WHAT YOU WILL DO ->
Transcribe the records below exactly, from their first line through the line containing "a tag shadow". Omit every line after it.

TASK DATA ->
==> src/rtl/mac_seq_ctrl.sv <==
// mac_seq_ctrl
//   Sequencing controller for the 5-stage FloatSD4 MAC pipeline. Issues operand
//   groups into stage 1, drives the pipeline-wide inhibit, and keeps a tag shadow
//   of the pipeline so that only group-final results are handed downstream over a
//   valid/ready handshake. One job = i_num outputs of i_len MAC operations each.
//
//   Build option: define MAC_SEQ_CTRL_CHECK_EN to compare i_pipe_valid against the
//   tag shadow every cycle and raise a sticky o_err on mismatch. Without it the
//   compare logic is absent and o_err is tied low.
//
//   Ports
//     i_clk, i_rst        clock (rising edge), asynchronous active-high reset
//     i_start             job start, sampled only in IDLE (with i_len, i_num)
//     i_len, i_num        MAC ops per output, outputs per job
//     i_op_avail          operand source has a pair ready
//     o_op_req            issue strobe (stage-1 valid, operand pop)
//     o_op_first/last     issued op is first/last of its group
//     o_inhibit           global pipeline stall
//     i_pipe_valid        final-stage valid from the pipeline
//     o_out_valid         group result presentable; i_out_ready accepts it
//     o_out_last          presented result is the last of the job
//     o_busy, o_done      not IDLE / one-cycle completion pulse
//     o_err               sticky tag/pipeline mismatch
//
//   state  | meaning
//   IDLE   | waiting for i_start
//   ISSUE  | issuing ops while operands are available and no stall
//   DRAIN  | all ops issued, waiting for the tag shadow to empty
//   DONE   | one-cycle completion pulse

module mac_seq_ctrl #(
    parameter int CNT_W = 10,
    parameter int DEPTH = 5
) (
    input  logic             i_clk,
    input  logic             i_rst,
    input  logic             i_start,
    input  logic [CNT_W-1:0] i_len,
    input  logic [CNT_W-1:0] i_num,
    input  logic             i_op_avail,
    output logic             o_op_req,
    output logic             o_op_first,
    output logic             o_op_last,
    output logic             o_inhibit,
    input  logic             i_pipe_valid,
    output logic             o_out_valid,
    input  logic             i_out_ready,
    output logic             o_out_last,
    output logic             o_busy,
    output logic             o_done,
    output logic             o_err
);

    typedef enum logic [1:0] {
        ST_IDLE  = 2'd0,
        ST_ISSUE = 2'd1,
        ST_DRAIN = 2'd2,
        ST_DONE  = 2'd3
    } state_t;

    localparam logic [CNT_W-1:0] CNT_ONE = {{(CNT_W-1){1'b0}}, 1'b1};

    state_t           state_q, state_d;
    logic [CNT_W-1:0] len_q, len_d;
    logic [CNT_W-1:0] num_q, num_d;
    logic [CNT_W-1:0] op_cnt_q, op_cnt_d;
    logic [CNT_W-1:0] grp_cnt_q, grp_cnt_d;
    logic [DEPTH-1:0] tag_vld_q, tag_vld_d;
    logic [DEPTH-1:0] tag_last_q, tag_last_d;
    logic [DEPTH-1:0] tag_jlast_q, tag_jlast_d;

    logic fire;
    logic op_last_hit;
    logic grp_last_hit;
    logic out_valid;
    logic inhibit;

    assign op_last_hit  = (op_cnt_q == (len_q - CNT_ONE));
    assign grp_last_hit = (grp_cnt_q == (num_q - CNT_ONE));

    // Only group-final results are presented; intermediate pipeline outputs fall
    // through without a handshake.
    assign out_valid = tag_vld_q[DEPTH-1] & tag_last_q[DEPTH-1];
    assign inhibit   = out_valid & ~i_out_ready;
    assign fire      = (state_q == ST_ISSUE) & i_op_avail & ~inhibit;

    assign o_op_req    = fire;
    assign o_op_first  = fire & (op_cnt_q == '0);
    assign o_op_last   = fire & op_last_hit;
    assign o_inhibit   = inhibit;
    assign o_out_valid = out_valid;
    assign o_out_last  = out_valid & tag_jlast_q[DEPTH-1];
    assign o_busy      = (state_q != ST_IDLE);
    assign o_done      = (state_q == ST_DONE);

    // Tag shadow advances exactly when the pipeline does.
    always_comb begin
        tag_vld_d   = tag_vld_q;
        tag_last_d  = tag_last_q;
        tag_jlast_d = tag_jlast_q;
        if (!inhibit) begin
            tag_vld_d   = {tag_vld_q[DEPTH-2:0],   fire};
            tag_last_d  = {tag_last_q[DEPTH-2:0],  o_op_last};
            tag_jlast_d = {tag_jlast_q[DEPTH-2:0], o_op_last & grp_last_hit};
        end
    end

    always_comb begin
        state_d   = state_q;
        len_d     = len_q;
        num_d     = num_q;
        op_cnt_d  = op_cnt_q;
        grp_cnt_d = grp_cnt_q;
        case (state_q)
            ST_IDLE: begin
                if (i_start) begin
                    len_d     = i_len;
                    num_d     = i_num;
                    op_cnt_d  = '0;
                    grp_cnt_d = '0;
                    // An empty job skips issuing; it passes through DRAIN (tags
                    // are already empty) so o_done lands two cycles after i_start.
                    if ((i_len == '0) || (i_num == '0)) begin
                        state_d = ST_DRAIN;
                    end else begin
                        state_d = ST_ISSUE;
                    end
                end
            end
            ST_ISSUE: begin
                if (fire) begin
                    if (op_last_hit) begin
                        op_cnt_d  = '0;
                        grp_cnt_d = grp_cnt_q + CNT_ONE;
                        if (grp_last_hit) begin
                            state_d = ST_DRAIN;
                        end
                    end else begin
                        op_cnt_d = op_cnt_q + CNT_ONE;
                    end
                end
            end
            ST_DRAIN: begin
                // Looking at the next-state shadow lets DONE follow the cycle in
                // which the final tag leaves the last stage.
                if (tag_vld_d == '0) begin
                    state_d = ST_DONE;
                end
            end
            ST_DONE: begin
                state_d = ST_IDLE;
            end
            default: begin
                state_d = ST_IDLE;
            end
        endcase
    end

    always_ff @(posedge i_clk or posedge i_rst) begin
        if (i_rst) begin
            state_q     <= ST_IDLE;
            len_q       <= '0;
            num_q       <= '0;
            op_cnt_q    <= '0;
            grp_cnt_q   <= '0;
            tag_vld_q   <= '0;
            tag_last_q  <= '0;
            tag_jlast_q <= '0;
        end else begin
            state_q     <= state_d;
            len_q       <= len_d;
            num_q       <= num_d;
            op_cnt_q    <= op_cnt_d;
            grp_cnt_q   <= grp_cnt_d;
            tag_vld_q   <= tag_vld_d;
            tag_last_q  <= tag_last_d;
            tag_jlast_q <= tag_jlast_d;
        end
    end

`ifdef MAC_SEQ_CTRL_CHECK_EN
    logic err_q, err_d;

    always_comb begin
        err_d = err_q | (i_pipe_valid ^ tag_vld_q[DEPTH-1]);
    end

    always_ff @(posedge i_clk or posedge i_rst) begin
        if (i_rst) begin
            err_q <= 1'b0;
        end else begin
            err_q <= err_d;
        end
    end

    assign o_err = err_q;
`else
    logic unused_pipe_valid;
    assign unused_pipe_valid = i_pipe_valid;
    assign o_err = 1'b0;
`endif

endmodule

==> config.mk <==
export PLATFORM = sky130hd
export DESIGN_NAME = mac_seq_ctrl
export DESIGN_NICKNAME = d
export VERILOG_FILES = /design/src/rtl/mac_seq_ctrl.sv
export SDC_FILE = /design/constraint.sdc
export NUM_CORES = 1
export LEC_CHECK = 0
export CAP_MARGIN = 10
export CORE_MARGIN = 2
export CORE_UTILIZATION = 30
export DETAILED_ROUTE_END_ITERATION = 12
export RECOVER_POWER = 100
export SLEW_MARGIN = 25
export SYNTH_ARGS = -nofsm -noshare
export SYNTH_HDL_FRONTEND = slang
export SYNTH_SLANG_ARGS = --single-unit
==> constraint.sdc <==
create_clock -name i_clk -period 3.67 [get_ports i_clk]
set_input_delay 0.367 -clock i_clk [delete_from_list [all_inputs] [get_ports i_clk]]
set_output_delay 0.367 -clock i_clk [all_outputs]
set_load 0.03 [all_outputs]
==> results of run 1 <==
-- kinds of logic after synthesis --
family	after synthesis
compound gates	54
xor+xnor	28
fa+ha+maj	9
buf+inv	29
flops	57
mux	35
other cells	1
simple gates	120
-- final cells by class --
| type | instances | area (sq um) | area share (%) |
|---|---|---|---|
| clock buffer | 9 | 225 | 5.38 |
| clock inverter | 7 | 95.1 | 2.27 |
| inverter | 16 | 60.1 | 1.43 |
| multi-input combinational | 247 | 1850 | 44.1 |
| sequential | 57 | 1430 | 34.1 |
| tap | 143 | 179 | 4.27 |
| timing repair buffer | 39 | 357 | 8.51 |
-- Yosys cell counts, types with 4 or more instances --
library cell / count / area share (%)
nand2_1: 25 / 2.7
or2_2: 6 / 1.1
clkbuf_1: 9 / 0.99
xor2_1: 12 / 3.1
nand3_1: 9 / 1.3
mux2i_1: 5 / 1.5
dfrtp_1: 57 / 42
nor2_1: 19 / 2.1
mux2_2: 30 / 9.9
inv_1: 16 / 1.8
and3b_1: 4 / 1.0
a31o_2: 4 / 1.0
nor4_1: 8 / 1.5
nor3b_1: 4 / 0.88
ha_1: 9 / 3.3
and3_1: 6 / 1.1
a21oi_1: 5 / 0.73
o211ai_1: 4 / 0.88
nor3_1: 11 / 1.6
o21ai_0: 10 / 1.5
a211oi_1: 5 / 1.1
or3_1: 4 / 0.73
xnor2_1: 15 / 3.8
-- how the worst min path moves through the flow --
| stage | endpoint | slack, ns |
|---|---|---|
| after floorplan | tag_last_q[4]$_DFFE_PP0N_ | 0.43 |
| after global placement | tag_last_q[4]$_DFFE_PP0N_ | 0.44 |
| after detailed placement | tag_last_q[4]$_DFFE_PP0N_ | 0.45 |
| after CTS | tag_last_q[4]$_DFFE_PP0N_ | 0.46 |
| after global routing | tag_last_q[4]$_DFFE_PP0N_ | 0.50 |
| final | tag_last_q[4]$_DFFE_PP0N_ | 0.47 |
-- power by group --
part / total, mW / switching (mW) / internal, mW
combinational: 1.14 / 0.597 / 0.548
sequential: 1.04 / 0.245 / 0.794
clock: 0.891 / 0.298 / 0.593
-- routing by layer --
layer	GRT usage [%]	share of wire (%)	up-vias
li1	-	-	1288
met1	18.0	51	1286
met2	19.5	44	60
met3	3.17	4.0	7
met4	4.67	0.99	0
met5	0	0	-
-- state kept, by name, indices dropped and copies added (netlist names) --
name / cells
op_cnt_q: 10
len_q: 10
num_q: 10
state_q: 2
tag_last_q: 5
grp_cnt_q: 10
tag_jlast_q: 5
tag_vld_q: 5
-- per-stage QoR --
stage	utilization [%]	hold WS (ns)	instance area (sq um)
after global routing	37.2	0.502	4190
after floorplan	-	0.433	3420
after CTS	37.5	0.461	4230
after global placement	34.7	0.442	3910
final	37.2	0.466	4190
after detailed placement	34.7	0.448	3910
==> flow_summary.ini, run 1 <==
[status]
outcome = complete, no violations

[drt]
drt_wl_total_um = 7570
detail-route-antenna-nets = 0
post-route-drc-count = 0
vias_per_cell = 5.10
firstDrtPassIters = 4
drt_iter0_markers = 124
vias = 2641
wl_per_cell_um = 14.6

[critical_path]
critPathCaptureType = primary output
critical_path_class = reg -> out
critPathMaxStageDelay_ns = 0.55
reg2reg_depth = 8
crit_family = simple AND/OR/NAND/NOR gates
reg2reg_to = grp_cnt_q[2]$_DFFE_PP0P_
start_kind = flop
arrival_ns = 3.07
crit_fanout = 6
crit_end = o_op_last
crit_path_top_delay_cell = or4_4
crit_start = len_q[0]$_DFFE_PP0P_
path_cells = or4_4 > or3_4 > a2111oi_4 > o2111ai_1 > nor3_1 > dlygate4sd2_1
required_ns = 3.30
r2r-start = len_q[0]$_DFFE_PP0P_
path_depth = 6
crit_buf_inv = 1
r2r_slack_ns = 0.37

[clock_tree]
cts-buffers-inserted = 9
cts_setup_buffers = 0
cts_tree = yes
clkTransAtPathRegs_ns = 0.05
holdBufCountCts = 0
root_buffer = clkbuf_16
cts.sinks = 57
cts_resized = 1
htree_levels = 3
worstSkewPairLatency_ns = 0.32
cts_buffer_depth = 2

[die]
die_h_um = 111
die_area_sq_um = 12300
fp.coreArea_sq_um = 11300
start_util_pct = 30.4
io_pins = 35
std_cell_rows = 39
die_w_um = 111

[min_path]
whs_path_depth = 1
min_path_type = reg -> reg
hp-start = tag_last_q[3]$_DFFE_PP0N_

[placed_design]
dp.cells = 502
dpl.hpwl_um = 5560
place_ws_ns = 0.339
io_buffers = 32
gp_congestion = 0.794

[synth]
synth_compound_area_share_pct = 12.5
synth_top_family_by_area = simple AND/OR/NAND/NOR gates
synth_fp_nets = 368
syn_inst = 333
synth.distinct_cells = 62
syn_avg_cell_area_sq_um = 10.3
synth_xor_xnor_area_share_pct = 7.56
synth-adder-area-share_pct = 3.29
synth_edf_count = 0
synthFlopType = dfrtp_1
syn_area_sq_um = 3420
yosysWarnings = 0
ys_seq_area_share_pct = 41.7
ys_seq_elements = 57
synth-simple-area-share_pct = 19.8
synthMuxAreaShare_pct = 11.3
synthArstFlopShare_pct = 100

[grt]
grt_pass1_vias = 2626
grt_max_degree = 36
grt_remaining_overflow = 0
grt_usage_pct = 12.9
antenna_found_initial = 0
grt_pass1_wl_um = 12800

[final_layout]
final.fill_count = 1137
fin_nets = 405
layout-drive-gt1-share_pct = 18.4
final_cell_mix = 57 x dfrtp_1, 30 x mux2_2, 25 x nand2_1, 22 x clkdlybuf4s50_1, 19 x nor2_1
antenna_cells = 0
fin_cells = 518
area_growth_pct = 22.3
final_common_cell = dfrtp_1

[timing]
fmax_mhz = 291
hold_viol = 0
tightest_slew_ns = 1.32
setup_ws_ns = 0.230
timing.final.crit_share_pct = 93.7
relSlewSlack_pct = 12.0
fin_crit_ns = 3.44
rsz0062_at_grt = false
slew_violations = 0
setup_viol = 0
fin_tns_setup_ns = 0
finClkSkew_ns = 0.00278

[job]
max_cap_viol_count = 0

[power]
vdd_drop_max_mv = 0.373
p_per_area_nw_per_um2 = 734
p_total_mw = 3.07
p_leak_nw = 1.87
No activity file was read; power rests on OpenSTA's default activity.
==> run 2: changes to the inputs <==
==> constraint.sdc (replaced) <==
create_clock -name i_clk -period 3.67 [get_ports i_clk]
set_input_delay 0.5505 -clock i_clk [delete_from_list [all_inputs] [get_ports i_clk]]
set_output_delay 0.5505 -clock i_clk [all_outputs]
set_load 0.03 [all_outputs]
==> run 2 against run 1 <==
Compared with the run above:
- sequential share of layout area shrank 0.26 points
- worst setup slack got worse by 0.085 ns
- hold slack is essentially flat
- utilization rose by 0.29 points
- maximum frequency shrank 2.4%
- clock power increased by 3.4%
- total power up 1.7%
- routed wire length is 1.0% lower
- critical endpoint unchanged
==> flow_summary.ini, run 2 (synthesis gave the netlist of run 1 again) <==
[status]
outcome = complete, no violations

[clock_tree]
cts_tree = yes
cts.sinks = 57
worstSkewPairLatency_ns = 0.32
cts-buffers-inserted = 9
cts_buffer_depth = 2
htree_levels = 3
clkTransAtPathRegs_ns = 0.06
holdBufCountCts = 0
root_buffer = clkbuf_16

[placed_design]
dpl.hpwl_um = 5590
io_buffers = 32
dp.cells = 504
gp_congestion = 0.824

[drt]
drt_iter0_markers = 174
vias = 2620
vias_per_cell = 5.04
routed.top_layer = met4
detail-route-antenna-nets = 0
post-route-drc-count = 0
wl_per_cell_um = 14.4
firstDrtPassIters = 6
route.met3.wl_um = 381
drt_wl_total_um = 7490
wl_met1_um = 3780
dr_wl_met2_um = 3280

[critical_path]
arrival_ns = 2.97
critical_path_class = reg -> out
required_ns = 3.12
start_kind = flop
reg2reg_depth = 8
crit_fanout = 5
reg2reg_to = grp_cnt_q[2]$_DFFE_PP0P_
r2r-start = len_q[1]$_DFFE_PP0P_
r2r_slack_ns = 0.47
critPathCaptureType = primary output

[final_layout]
multiInputGateArea_sq_um = 1860
final.fill_count = 1128
fin_nets = 407
fin_cells = 520
final-seq-area_sq_um = 1430
antenna_cells = 0
final_common_cell = dfrtp_1
area_growth_pct = 23.3
layout-drive-gt1-share_pct = 18.8
final_cell_mix = 57 x dfrtp_1, 30 x mux2_2, 25 x nand2_1, 22 x clkdlybuf4s50_1, 19 x nor2_1

[die]
fp.coreArea_sq_um = 11300
die_h_um = 111
std_cell_rows = 39
start_util_pct = 30.4
die_area_sq_um = 12300
io_pins = 35
die_w_um = 111

[power]
p_per_area_nw_per_um2 = 741
p_leak_nw = 1.87
p_total_mw = 3.13
vdd_drop_max_mv = 0.351

[timing]
finClkSkew_ns = 0.00896
slew_violations = 0
timing.final.crit_share_pct = 96.1
relSlewSlack_pct = 22.2
fmax_mhz = 284
fin_tns_setup_ns = 0
fin_crit_ns = 3.53
tightest_slew_ns = 1.17
hold_viol = 0
setup_viol = 0
rsz0062_at_grt = false

[min_path]
hold_path_end = tag_last_q[4]$_DFFE_PP0N_
whs_path_depth = 1
min_path_type = reg -> reg
hp-start = tag_last_q[3]$_DFFE_PP0N_

[grt]
grt_pass1_vias = 2548
grt_remaining_overflow = 0
grt_usage_pct = 12.7
grt_max_degree = 26
antenna_found_initial = 0
grt_pass1_wl_um = 12600

[job]
max_cap_viol_count = 0
## run 2: cell types whose count changed in the layout (fill, tap and decap cells not counted)
cell,change
buf_4,+1
clkinv_4,-2
dlygate4sd3_1,-1
clkbuf_8,+2
clkbuf_1,+2
o2111ai_1,-1
o2111ai_4,+1
## run 2: metal layers
metal	global-route usage, %	vias up
met4	3.67	0
met5	0	-
met3	3.34	6
met1	17.9	1271
li1	-	1287
met2	19.1	56
## run 2: worst max-delay path, cell delays in order (launching register included)
cell and delay (ns):
dfrtp_1 0.42, or4_4 0.56, or3_4 0.39, a2111oi_4 0.44
o2111ai_4 0.20, nor3_1 0.22, dlygate4sd2_1 0.43
## run 2: report_power, final
group	switching [mW]	internal, mW
clock	0.293	0.628
combinational	0.630	0.558
sequential	0.223	0.794
total	1.15	1.98
## run 2: cell type report
| type | count | share of cell area (%) |
|---|---|---|
| Sequential cell | 57 | 33.8 |
| Clock inverter | 5 | 1.84 |
| Inverter | 16 | 1.42 |
| Tap cell | 143 | 4.24 |
| Clock buffer | 11 | 5.99 |
| Multi-Input combinational cell | 247 | 44.2 |
| Timing Repair Buffer | 41 | 8.57 |
## run 2: per-stage QoR
step / setup slack [ns] / util [%] / cell area, sq um / hold WS (ns)
after detailed placement: 0.159 / 34.8 / 3920 / 0.458
after global placement: 0.200 / 34.8 / 3920 / 0.445
after CTS: 0.106 / 37.7 / 4250 / 0.470
after floorplan: 0.439 / - / 3420 / 0.433
after global routing: 0.0155 / 37.5 / 4220 / 0.495
final: 0.145 / 37.5 / 4220 / 0.466
## run 2: repair_timing
item,CTS,global route
setup buffers,0,0
resized for setup,1,0
endpoints found under the setup margin,1,0
## run 2: worst max-delay path by stage
stage                               from   endpoint  slack (ns)  cells past startpoint
floorplan           len_q[0]$_DFFE_PP0P_  o_op_last        0.44                      5
global placement    len_q[1]$_DFFE_PP0P_  o_op_last        0.20                      6
detailed placement  len_q[1]$_DFFE_PP0P_  o_op_last        0.16                      6
CTS                 len_q[1]$_DFFE_PP0P_  o_op_last        0.11                      6
global route        len_q[1]$_DFFE_PP0P_  o_op_last        0.02                      6
finish              len_q[1]$_DFFE_PP0P_  o_op_last        0.14                      6
==> run 3: changes to the inputs <==
--- a/config.mk
+++ b/config.mk
@@ -9,6 +9,7 @@
 export CORE_MARGIN = 2
 export CORE_UTILIZATION = 30
 export DETAILED_ROUTE_END_ITERATION = 12
+export DONT_BUFFER_PORTS = 1
 export RECOVER_POWER = 100
 export SLEW_MARGIN = 25
 export SYNTH_ARGS = -nofsm -noshare
==> run 3 against run 2 <==
Compared with the run above:
- utilization shrank 3.2 points
- critical endpoint unchanged
- final area shrank 8.6%
- sequential power is essentially flat
- clock power shrank 7.9%
- worst setup slack gained 0.080 ns
- first-iteration DRC count shrank 46%
- flip-flop and latch count is the same
==> flow_summary.ini, run 3 (synthesis gave the netlist of run 1 again) <==
[status]
outcome = complete, no violations

[min_path]
min_path_type = in -> reg

[critical_path]
crit_fanout = 7
path_cells = or4_1 > or3_1 > a2111oi_4 > o2111ai_4 > nor3_1 > buf_4
crit_path_top_delay_cell = or4_1
reg2reg_depth = 7
r2r-start = len_q[0]$_DFFE_PP0P_
critPathMaxStageDelay_ns = 0.58
crit_start = len_q[0]$_DFFE_PP0P_
r2r_slack_ns = 0.52
critPathCaptureType = primary output
reg2reg_to = grp_cnt_q[2]$_DFFE_PP0P_
crit_end = o_op_last
critical_path_class = reg -> out
arrival_ns = 2.89
start_kind = flop
required_ns = 3.12

[timing]
setup_ws_ns = 0.225
fin_tns_setup_ns = 0
hold_viol = 0
timing.final.crit_share_pct = 93.9
setup_viol = 0
fin_crit_ns = 3.45
rsz0062_at_grt = false
slew_violations = 0
relSlewSlack_pct = 7.06
finClkSkew_ns = 0.00574
tightest_slew_ns = 1.39
fmax_mhz = 290

[clock_tree]
cts_setup_buffers = 0
cts.sinks = 57
root_buffer = clkbuf_16
cts-buffers-inserted = 9
cts_buffer_depth = 2
worstSkewPairLatency_ns = 0.32
htree_levels = 3
cts_resized = 0
clkTransAtPathRegs_ns = 0.05
holdBufCountCts = 0
cts_tree = yes

[placed_design]
dpl.hpwl_um = 5350
dp.cells = 469
gp_congestion = 0.797
io_buffers = 0
place_ws_ns = 0.613

[die]
io_pins = 35
die_area_sq_um = 12300
std_cell_rows = 39
start_util_pct = 30.4
fp.coreArea_sq_um = 11300
die_h_um = 111
die_w_um = 111

[grt]
grt_remaining_overflow = 0
grt_pass1_wl_um = 12300
grt_pass1_vias = 2588
grt_usage_pct = 12.4
antenna_found_initial = 0
grt_max_degree = 33

[drt]
vias_per_cell = 5.14
drt_iter0_markers = 94
drt_wl_total_um = 7200
wl_per_cell_um = 14.9
post-route-drc-count = 0
vias = 2490
detail-route-antenna-nets = 0
firstDrtPassIters = 4

[power]
p_total_mw = 2.97
p_leak_nw = 1.69
vdd_drop_max_mv = 0.332
p_per_area_nw_per_um2 = 768

[final_layout]
final_cell_mix = 57 x dfrtp_1, 30 x mux2_2, 25 x nand2_1, 19 x nor2_1, 16 x inv_1
fin_nets = 372
final_common_cell = dfrtp_1
antenna_cells = 0
final.fill_count = 1123
final-seq-area_sq_um = 1430
fin_cells = 484
multiInputGateArea_sq_um = 1860
layout-drive-gt1-share_pct = 19.4
area_growth_pct = 12.7

[job]
max_cap_viol_count = 0
## run 3: cell types whose count changed in the layout (fill, tap and decap cells not counted), moves of 2 or more
cell             previous run  this run
buf_4                       4         1
clkinv_2                    2         0
clkinvlp_4                  1         3
dlygate4sd3_1               8         0
clkdlybuf4s50_1            22         0
## run 3: metrics by stage
stage                     hold WS (ns)  util [%]  cell area [sq um]
after floorplan                  0.433         -               3420
after global placement           0.439      31.8               3580
after detailed placement         0.448      31.8               3580
after CTS                        0.249      34.5               3890
after global routing             0.357      34.2               3860
final                            0.373      34.2               3860
## run 3: worst min-delay path by stage
stage                              start                   endpoint  slack [ns]  cells after the start
2_1_floorplan  tag_last_q[3]$_DFFE_PP0N_  tag_last_q[4]$_DFFE_PP0N_        0.43                      1
3_3_place_gp   tag_last_q[3]$_DFFE_PP0N_  tag_last_q[4]$_DFFE_PP0N_        0.44                      1
3_5_place_dp   tag_last_q[3]$_DFFE_PP0N_  tag_last_q[4]$_DFFE_PP0N_        0.45                      1
4_1_cts                            i_rst  tag_last_q[1]$_DFFE_PP0N_        0.25                      1
5_1_grt                         i_num[0]       num_q[0]$_DFFE_PP0P_        0.36                      1
6_report                        i_num[4]       num_q[4]$_DFFE_PP0P_        0.37                      1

EXERCISE ANSWER ->
==> src/rtl/mac_seq_ctrl.sv <==
// mac_seq_ctrl
//   Sequencing controller for the 5-stage FloatSD4 MAC pipeline. Issues operand
//   groups into stage 1, drives the pipeline-wide inhibit, and keeps a tag shadow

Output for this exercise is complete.